Well, food. It’s always fun to find a restaurant that is unique to a city, not part of a chain or something, and fun to find a good local restaurant, owned locally, and it requires a little guidance. It requires knowing somebody in the city. (Drummer) Russ Kunkel is originally from Pittsburgh, knows a lot about Pittsburgh, so I’ve enjoyed Russ’ guidance as we’ve been there in the past too, but our production manager, Matt Pribisco, has worked in restaurants when he hasn’t been on the road, and he’s worked in restaurants in Pittsburgh and knows his way around the kitchens there, so I’m excited about that.
So it’s safe to say that you’re going to eat well when you’re here.
I indeed always eat well. (laughs)
How does it feel to be out touring when you don’t have anything to promote in particular? Is that a weight off your shoulders that you don’t have to do that?
I’ve never stopped playing live. My live performances have never been dependent on having a new product. As I’ve gotten older and then there’s more time between my releases, it’s more a matter of trying to figure out what I’m going to record. I’ve always really, and this is true of most recording musicians, who make their living playing live. It’s the rare exception when people make enough money from, even in the old days, their record sales that touring felt like an obligation. I’ve always enjoyed playing live and that’s what the music business is to me: going out and playing and performing in front of people, and that’s how I’ve always supported myself.

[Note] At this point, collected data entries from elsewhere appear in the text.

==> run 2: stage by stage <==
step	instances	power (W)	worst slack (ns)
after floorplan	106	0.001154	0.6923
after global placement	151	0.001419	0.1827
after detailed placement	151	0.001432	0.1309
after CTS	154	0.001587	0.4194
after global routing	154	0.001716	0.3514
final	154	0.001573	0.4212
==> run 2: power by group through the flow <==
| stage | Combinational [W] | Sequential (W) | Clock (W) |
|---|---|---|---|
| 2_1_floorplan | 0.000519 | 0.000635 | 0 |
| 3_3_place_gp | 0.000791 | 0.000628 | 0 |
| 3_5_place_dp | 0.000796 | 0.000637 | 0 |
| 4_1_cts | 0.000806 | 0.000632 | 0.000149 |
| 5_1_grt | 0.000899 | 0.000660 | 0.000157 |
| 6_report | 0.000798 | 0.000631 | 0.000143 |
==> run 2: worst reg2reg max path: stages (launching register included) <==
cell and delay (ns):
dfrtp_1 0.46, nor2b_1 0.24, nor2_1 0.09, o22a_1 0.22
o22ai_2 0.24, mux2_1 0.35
**src/rtl/mips_ctrl_pkg.sv**
```systemverilog
// Shared encodings for the multicycle MIPS control unit: opcodes, FSM state
// codes and the datapath select/ALU control encodings.
package mips_ctrl_pkg;

  localparam logic [5:0] OP_RTYPE = 6'b000000;
  localparam logic [5:0] OP_J     = 6'b000010;
  localparam logic [5:0] OP_JAL   = 6'b000011;
  localparam logic [5:0] OP_BEQ   = 6'b000100;
  localparam logic [5:0] OP_BNE   = 6'b000101;
  localparam logic [5:0] OP_ADDI  = 6'b001000;
  localparam logic [5:0] OP_SLTI  = 6'b001010;
  localparam logic [5:0] OP_ANDI  = 6'b001100;
  localparam logic [5:0] OP_ORI   = 6'b001101;
  localparam logic [5:0] OP_LW    = 6'b100011;
  localparam logic [5:0] OP_SW    = 6'b101011;

  localparam logic [5:0] FN_JR    = 6'b001000;

  typedef enum logic [3:0] {
    S_FETCH    = 4'd0,
    S_DECODE   = 4'd1,
    S_MEM_ADDR = 4'd2,
    S_MEM_RD   = 4'd3,
    S_MEM_WB   = 4'd4,
    S_MEM_WR   = 4'd5,
    S_EXEC_R   = 4'd6,
    S_ALU_WB   = 4'd7,
    S_BRANCH   = 4'd8,
    S_JUMP     = 4'd9,
    S_EXEC_I   = 4'd10,
    S_JR       = 4'd11,
    S_JAL      = 4'd12,
    S_TRAP     = 4'd13
  } state_e;

  typedef enum logic [2:0] {
    ALU_ADD     = 3'b000,
    ALU_FUNCT   = 3'b001,
    ALU_AND     = 3'b010,
    ALU_OR      = 3'b011,
    ALU_SUB_BEQ = 3'b100,
    ALU_SUB_BNE = 3'b101,
    ALU_SLT     = 3'b110,
    ALU_PASS    = 3'b111
  } alu_op_e;

  typedef enum logic [1:0] {
    PC_ALU    = 2'b00,
    PC_ALUOUT = 2'b01,
    PC_JUMP   = 2'b10,
    PC_RS     = 2'b11
  } pc_src_e;

  typedef enum logic [1:0] {
    SRCB_RT      = 2'b00,
    SRCB_FOUR    = 2'b01,
    SRCB_IMM     = 2'b10,
    SRCB_IMM_SH2 = 2'b11
  } alu_src_b_e;

  typedef enum logic [1:0] {
    DST_RT = 2'b00,
    DST_RD = 2'b01,
    DST_RA = 2'b10
  } reg_dst_e;

  typedef enum logic [1:0] {
    WB_ALUOUT = 2'b00,
    WB_MDR    = 2'b01,
    WB_PC     = 2'b10
  } mem_to_reg_e;

  // ALU operation for the immediate-form arithmetic/logic instructions.
  function automatic alu_op_e imm_alu_op(input logic [5:0] op);
    case (op)
      OP_ANDI: return ALU_AND;
      OP_ORI:  return ALU_OR;
      OP_SLTI: return ALU_SLT;
      default: return ALU_ADD;
    endcase
  endfunction

  // States that own the shared memory port and may stall on mem_ready.
  function automatic logic is_mem_state(input state_e s);
    return (s == S_FETCH) || (s == S_MEM_RD) || (s == S_MEM_WR);
  endfunction

endpackage

```
**src/rtl/mem_watchdog.sv**
```systemverilog
// Memory-wait watchdog: counts stalled cycles in a memory state and fires
// when the stall reaches MEM_TIMEOUT cycles; keeps a sticky timeout flag.
module mem_watchdog #(
  parameter int TMO_W       = 8,
  parameter int MEM_TIMEOUT = 200
) (
  input  logic clk,
  input  logic rst,
  input  logic clr,
  input  logic wait_en,
  output logic fire,
  output logic timed_out
);

  logic [TMO_W-1:0] count;

  assign fire = wait_en && (count == TMO_W'(MEM_TIMEOUT - 1));

  // Stall counter and sticky flag.
  // NOTE: sequential state uses non-blocking assignments so every register
  // samples the pre-edge values, independent of statement order.
  always_ff @(posedge clk or posedge rst) begin
    if (rst) begin
      count     <= '0;
      timed_out <= 1'b0;
    end else begin
      if (clr)          count <= '0;
      else if (wait_en) count <= count + 1'b1;
      if (fire) timed_out <= 1'b1;
    end
  end

endmodule

```
**src/rtl/mips_multicycle_control.sv**
```systemverilog
// Multicycle MIPS control FSM: sequences fetch/decode/execute over a shared
// req/ready memory port, traps on illegal opcodes and memory timeouts.
module mips_multicycle_control
  import mips_ctrl_pkg::*;
#(
  parameter int ALUOP_W     = 3,
  parameter int TMO_W       = 8,
  parameter int MEM_TIMEOUT = 200
) (
  input  logic               clk,
  input  logic               rst,
  input  logic [5:0]         opcode,
  input  logic [5:0]         funct,
  input  logic               zero,
  input  logic               mem_ready,
  output logic               mem_req,
  output logic               mem_we,
  output logic               iord,
  output logic               ir_write,
  output logic               pc_write,
  output logic [1:0]         pc_src,
  output logic               alu_src_a,
  output logic [1:0]         alu_src_b,
  output logic [ALUOP_W-1:0] alu_op,
  output logic [1:0]         reg_dst,
  output logic [1:0]         mem_to_reg,
  output logic               reg_write,
  output logic [3:0]         state_o,
  output logic               illegal_op,
  output logic               mem_timeout
);

  state_e     state, next_state;
  logic [5:0] op_q;
  logic       wd_fire;
  alu_op_e    aop;

  mem_watchdog #(
    .TMO_W      (TMO_W),
    .MEM_TIMEOUT(MEM_TIMEOUT)
  ) u_watchdog (
    .clk      (clk),
    .rst      (rst),
    .clr      (next_state != state),
    .wait_en  (is_mem_state(state) && !mem_ready),
    .fire     (wd_fire),
    .timed_out(mem_timeout)
  );

  // Next-state selection, including stall, timeout and decode dispatch.
  // NOTE: every always_comb output gets a default first so no path leaves
  // it unassigned, which would infer a latch.
  always_comb begin
    next_state = state;
    case (state)
      S_FETCH:    if (mem_ready) next_state = S_DECODE;
                  else if (wd_fire) next_state = S_TRAP;
      S_DECODE: begin
        case (opcode)
          OP_RTYPE:                       next_state = (funct == FN_JR) ? S_JR : S_EXEC_R;
          OP_LW, OP_SW:                   next_state = S_MEM_ADDR;
          OP_BEQ, OP_BNE:                 next_state = S_BRANCH;
          OP_J:                           next_state = S_JUMP;
          OP_JAL:                         next_state = S_JAL;
          OP_ADDI, OP_ANDI, OP_ORI, OP_SLTI: next_state = S_EXEC_I;
          default:                        next_state = S_TRAP;
        endcase
      end
      S_MEM_ADDR: next_state = (op_q == OP_SW) ? S_MEM_WR : S_MEM_RD;
      S_MEM_RD:   if (mem_ready) next_state = S_MEM_WB;
                  else if (wd_fire) next_state = S_TRAP;
      S_MEM_WR:   if (mem_ready) next_state = S_FETCH;
                  else if (wd_fire) next_state = S_TRAP;
      S_EXEC_R, S_EXEC_I: next_state = S_ALU_WB;
      S_MEM_WB, S_ALU_WB, S_BRANCH, S_JUMP, S_JR, S_JAL: next_state = S_FETCH;
      default:    next_state = S_TRAP;
    endcase
  end

  // State register, opcode capture at DECODE and sticky illegal-opcode flag.
  always_ff @(posedge clk or posedge rst) begin
    if (rst) begin
      state      <= S_FETCH;
      op_q       <= '0;
      illegal_op <= 1'b0;
    end else begin
      state <= next_state;
      if (state == S_DECODE) begin
        op_q <= opcode;
        if (next_state == S_TRAP) illegal_op <= 1'b1;
      end
    end
  end

  // Output decode from the current state, with Mealy terms for fetch
  // completion and the branch condition.
  // NOTE: rst gates the decode directly so outputs (mem_req in particular)
  // drop asynchronously instead of waiting for a clock edge.
  always_comb begin
    mem_req    = 1'b0;
    mem_we     = 1'b0;
    iord       = 1'b0;
    ir_write   = 1'b0;
    pc_write   = 1'b0;
    pc_src     = PC_ALU;
    alu_src_a  = 1'b0;
    alu_src_b  = SRCB_RT;
    aop        = ALU_ADD;
    reg_dst    = DST_RT;
    mem_to_reg = WB_ALUOUT;
    reg_write  = 1'b0;
    if (!rst) begin
      case (state)
        S_FETCH: begin
          mem_req   = 1'b1;
          alu_src_b = SRCB_FOUR;
          ir_write  = mem_ready;
          pc_write  = mem_ready;
        end
        S_DECODE:   alu_src_b = SRCB_IMM_SH2;
        S_MEM_ADDR: begin
          alu_src_a = 1'b1;
          alu_src_b = SRCB_IMM;
        end
        S_MEM_RD: begin
          mem_req = 1'b1;
          iord    = 1'b1;
        end
        S_MEM_WB: begin
          reg_write  = 1'b1;
          mem_to_reg = WB_MDR;
        end
        S_MEM_WR: begin
          mem_req = 1'b1;
          iord    = 1'b1;
          mem_we  = 1'b1;
        end
        S_EXEC_R: begin
          alu_src_a = 1'b1;
          aop       = ALU_FUNCT;
        end
        S_EXEC_I: begin
          alu_src_a = 1'b1;
          alu_src_b = SRCB_IMM;
          aop       = imm_alu_op(op_q);
        end
        S_ALU_WB: begin
          reg_write = 1'b1;
          reg_dst   = (op_q == OP_RTYPE) ? DST_RD : DST_RT;
        end
        S_BRANCH: begin
          alu_src_a = 1'b1;
          pc_src    = PC_ALUOUT;
          aop       = (op_q == OP_BNE) ? ALU_SUB_BNE : ALU_SUB_BEQ;
          pc_write  = (op_q == OP_BNE) ? !zero : zero;
        end
        S_JUMP: begin
          pc_write = 1'b1;
          pc_src   = PC_JUMP;
        end
        S_JR: begin
          pc_write = 1'b1;
          pc_src   = PC_RS;
        end
        S_JAL: begin
          pc_write   = 1'b1;
          pc_src     = PC_JUMP;
          reg_write  = 1'b1;
          reg_dst    = DST_RA;
          mem_to_reg = WB_PC;
        end
        default: ;
      endcase
    end
  end

  assign alu_op  = ALUOP_W'(aop);
  assign state_o = state;

endmodule

```
**config.mk**
```make
export PLATFORM = sky130hd
export DESIGN_NAME = mips_multicycle_control
export DESIGN_NICKNAME = d
export VERILOG_FILES = /design/src/rtl/mips_ctrl_pkg.sv /design/src/rtl/mem_watchdog.sv /design/src/rtl/mips_multicycle_control.sv
export SDC_FILE = /design/constraint.sdc
export NUM_CORES = 1
export LEC_CHECK = 0
export ABC_AREA = 1
export CORE_MARGIN = 2
export CORE_UTILIZATION = 40
export DETAILED_ROUTE_END_ITERATION = 7
export PLACE_DENSITY = 0.75
export SETUP_SLACK_MARGIN = 0.5
export SYNTH_ARGS = -nofsm -noshare
export SYNTH_HDL_FRONTEND = slang
export SYNTH_SLANG_ARGS = --single-unit
```
**constraint.sdc**
```tcl
create_clock -name clk -period 2.4 [get_ports clk]
set_input_delay 0.24 -clock clk [delete_from_list [all_inputs] [get_ports clk]]
set_output_delay 0.24 -clock clk [all_outputs]
set_load 0.01 [all_outputs]
```
==> results of run 1 <==
==> stage by stage <==
step,instances,total power (W),util
after floorplan,241,0.000367,-
after global placement,329,0.000404,0.545
after detailed placement,329,0.000404,0.545
after CTS,345,0.000735,0.597
after global routing,350,0.000761,0.631
final,350,0.000732,0.631
==> layer usage <==
| metal | vias up | routed length, um | global-route usage |
|---|---|---|---|
| met3 | 15 | 212 | 0.0221 |
| li1 | 888 | - | - |
| met1 | 816 | 1790 | 0.216 |
| met2 | 64 | 2110 | 0.360 |
| met4 | 0 | 164 | 0.0944 |
| met5 | - | 0 | 0 |
==> power by group through the flow <==
stage	Sequential, W	Combinational [W]	Clock [W]
finish	0.000337	0.0000615	0.000334
global route	0.000337	0.0000692	0.000355
CTS	0.000337	0.0000604	0.000338
detailed placement	0.000343	0.0000605	0
global placement	0.000343	0.0000606	0
floorplan	0.000343	0.0000239	0
==> tightest hold or removal path, stage by stage <==
cell and delay (ns):
sky130_fd_sc_hd__dlygate4sd2_1 0.34, sky130_fd_sc_hd__inv_1 0.18, sky130_fd_sc_hd__buf_4 0.17
==> area by class of cell <==
type                    count  area [um^2]
repair buffers             60          524
well taps                  48         60.1
multi-input cells         182         1030
clock inverters             1         30.0
clock buffers               3         41.3
inverters                  36          135
fillers                   324         1360
flip-flops and latches     20          505
==> cells in the mapped netlist, types with 2 or more instances <==
cell type | n | area [um^2]
sky130_fd_sc_hd__dfrtp_1 | 20 | 500
sky130_fd_sc_hd__inv_2 | 3 | 11.3
sky130_fd_sc_hd__nand3_1 | 19 | 95.1
sky130_fd_sc_hd__nor2_4 | 2 | 22.5
sky130_fd_sc_hd__nand2_2 | 3 | 18.8
sky130_fd_sc_hd__nor4_1 | 2 | 12.5
sky130_fd_sc_hd__inv_1 | 33 | 124
sky130_fd_sc_hd__nand2_1 | 58 | 218
sky130_fd_sc_hd__o21ai_0 | 8 | 40.0
sky130_fd_sc_hd__nor2_1 | 46 | 173
sky130_fd_sc_hd__nor2_2 | 5 | 31.3
sky130_fd_sc_hd__nor3_1 | 4 | 20.0
sky130_fd_sc_hd__xor2_1 | 6 | 52.6
sky130_fd_sc_hd__a31oi_1 | 3 | 18.8
sky130_fd_sc_hd__a21oi_1 | 8 | 40.0
sky130_fd_sc_hd__nand3_2 | 2 | 20.0
sky130_fd_sc_hd__nand4_1 | 5 | 31.3
sky130_fd_sc_hd__clkbuf_1 | 3 | 11.3
==> logic make-up (layout without fill, tap and decap cells) <==
family / after synthesis / after routing / share of synthesized area
AOI/OAI and AO/OA: 23 / 23 / 0.0844
xor gates and xnor gates: 7 / 7 / 0.0398
adders and majority gates: 1 / 1 / 0.00812
buffers and inverters: 39 / 100 / 0.0950
DFF: 20 / 20 / 0.325
and+or+nand+nor: 151 / 151 / 0.448
==> worst max-delay path by stage <==
stage                               startpoint                              end  depth (start not counted)
final                     state_o[0]$_DFF_PP0_                        alu_op[0]                          7
after global routing      state_o[2]$_DFF_PP0_                        alu_op[0]                          9
after CTS                 state_o[2]$_DFF_PP0_                         ir_write                          5
after detailed placement   op_q[4]$_DFFE_PP0P_                        alu_op[2]                          4
after global placement     op_q[4]$_DFFE_PP0P_                        alu_op[2]                          4
after floorplan           state_o[3]$_DFF_PP0_  u_watchdog.count[0]$_DFFE_PP0P_                         10
==> repair_timing <==
| item | in CTS | in global routing |
|---|---|---|
| gates resized for setup | 34 | 45 |
| hold endpoints to repair | 0 | 0 |
| hold buffers | 0 | 0 |
| gates cloned | 0 | 0 |
| pin swaps | 2 | 2 |
| endpoints found under the setup margin | 26 | 18 |
| buffers inserted | 12 | 5 |
==> state kept, by name, indices dropped and copies added, names as in the netlist <==
signal                cells
u_watchdog.timed_out      1
illegal_op                1
state_o                   4
op_q                      6
u_watchdog.count          8
==> impl_results.rst, run 1 <==
.. list-table::
   :header-rows: 1

   * - Metric
     - Value
   * - Clock transition time at the flip-flop clock pins of the worst setup and hold paths
     - 0.08 ns
   * - Clock buffer count from CTS
     - 3
   * - Final hold viol count
     - 0
   * - Reg2reg start
     - state_o[0]$_DFF_PP0_
   * - Internal portion of total power
     - about 0.00059 W
   * - Top fanout value on the critical path
     - 7
   * - Portion of the post-synthesis area used by sequential elements
     - 0.325
   * - Total standard cell area after synthesis
     - 1540 um^2
   * - Buffers plus inverters on the worst setup path
     - 2
   * - Dominant delay contributor by cell family on the critical path
     - simple AND/OR/NAND/NOR gates
   * - Total power per unit cell area
     - approximately 310 nW/um^2
   * - Antenna Violating Nets Remaining
     - 0
   * - Post-route worst hold slack
     - 0.348 ns
   * - Number of nets in the layout
     - 320
   * - Run status
     - finished clean
   * - Total die area
     - 4370 um^2
   * - Worst-case clock buffer depth
     - 2
   * - Wire length of the first global-routing pass
     - roughly 6700 um
   * - Leak
     - roughly 1.2 nW
   * - Die Y
     - 66.1 um
   * - Worst min path class
     - in2async
   * - Count of H-tree levels built during CTS
     - 1
   * - Proportion of layout cells with a drive suffix above 1
     - 0.265
   * - Number of distinct library cells after synthesis
     - 29
   * - Placed wire-length estimate
     - roughly 2900 um
   * - Relative slew slack
     - 0.772
   * - Primary FF master, synth
     - sky130_fd_sc_hd__dfrtp_1
   * - Latest clock arrival within the worst-skew pair
     - around 0.26 ns
   * - Placed cell areas
     - 2010 um^2
   * - Cell Chain, Critical Path
     - buf_4 > nor2_4 > nand2_1 > nor3_2 > nor2_1 > nor2_1 > clkdlybuf4s15_2
   * - Largest stage delay on the critical path
     - between 0.4 and 0.5 ns
   * - Average cell area after synthesis
     - 6.40 um^2
   * - Final number of setup-violating endpoints
     - 0
   * - Worst r2r path cells
     - 12
   * - Slack of the worst reg-to-reg path
     - 0.48 ns
   * - VDD IR max
     - 0.000233 V
   * - Final WS setup
     - about 0.4 ns
   * - Category of the most critical setup path
     - reg2out
   * - Dominant cell type by count on the critical path
     - sky130_fd_sc_hd__nor2_1
   * - Clock Skew
     - ~0.0067 ns
   * - Max Slew Vio Count
     - 0
   * - Combinational group share of total power
     - 0.084
   * - Antenna violations before repair
     - 0
   * - Root cell of the clock tree
     - sky130_fd_sc_hd__clkbuf_8
   * - Total track usage
     - 0.194
   * - Remaining design rule violation count
     - 0
   * - Startpoint kind of the worst setup timing path
     - flop
   * - Maximum clock frequency
     - about 500 MHz
   * - Net Switching
     - between 0.0001 and 0.00015 W
   * - RePlAce Congestion
     - 0.859
   * - TritonCTS clock tree
     - yes
   * - Clock power share
     - 0.456
   * - Most used cells in the layout excluding fill and tap cells
     - sky130_fd_sc_hd__nand2_1 (53), sky130_fd_sc_hd__nor2_1 (32), sky130_fd_sc_hd__inv_1 (30)
   * - Max-cap violation count
     - 0
   * - Capture point of the worst reg-to-reg path
     - u_watchdog.count[0]$_DFFE_PP0P_
   * - Most common cell after layout, fill and taps aside
     - sky130_fd_sc_hd__nand2_1
   * - Slew at the pin closest to its max-slew limit
     - 0.341 ns
   * - Largest net degree at the start of global routing
     - 16
   * - Synthesized netlist net count
     - approximately 260
   * - Final period demand of the worst path
     - 2.00 ns
   * - Cell with the largest stage delay on the worst path
     - sky130_fd_sc_hd__dfrtp_2
   * - Final non-filler cell area
     - 2330 um^2
   * - TNS Setup
     - 0 ns
   * - Critical path capture point type
     - output pin
   * - Final antenna diode count
     - 0
   * - Routed vias/inst
     - around 5.1
   * - Drt first-iter violations
     - between 100 and 150
   * - Port Buffer Count
     - 39
   * - Total wirelength of the detailed-routed design
     - roughly 4300 um
   * - Portion of the clock cycle consumed by the worst path in the final layout
     - 0.832
   * - Vias in the first global route
     - between 1500 and 2000
   * - Width of the die
     - approximately 66 um
   * - Clock Sink Count
     - 20
   * - FP Rows
     - 22
   * - Unrepaired setup endpoints after global routing
     - true
   * - Count of flip-flops with a built-in enable after synthesis
     - 0
   * - Gate Count Post-Synth
     - roughly 240
   * - Share of synthesized flip-flops with an asynchronous set or reset
     - 1.00
   * - I/O pin count
     - 40
   * - Area of the core region
     - roughly 3700 um^2
   * - Setup slack after placement
     - roughly 0.30 ns
   * - Sw Ratio
     - 0.194
   * - Count of state elements after synthesis
     - 20
   * - Count of warnings emitted by yosys
     - 0
   * - Total grt overflow
     - 0
   * - Data arrival time at the worst-slack endpoint
     - 1.76 ns
   * - Drt first pass iters
     - 4
   * - Layout-stage area growth over the synthesis result
     - 51.0%
   * - Detailed-route wire length per cell
     - approximately 12 um
   * - Starting density of the core
     - 0.418
   * - Total number of vias
     - 1783
   * - Fraction of power consumed by sequential logic
     - 0.460
   * - CP Data Required Time
     - between 2 and 2.5 ns
Note: power is estimated with default switching activity, not from simulation.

So in that way, it becomes a challenge to think about, OK, when am I going to take enough time off to make a new recording? It’s kind of the inverse of the traditional model where, in the old days, you’d make a recording and then go out and support it. Of course, I would do that too, but it was really more a matter of stopping to record and then taking a break from touring. I do that, I’ve just always been out there.
Is making new albums not a huge priority nowadays just because of the way the business is?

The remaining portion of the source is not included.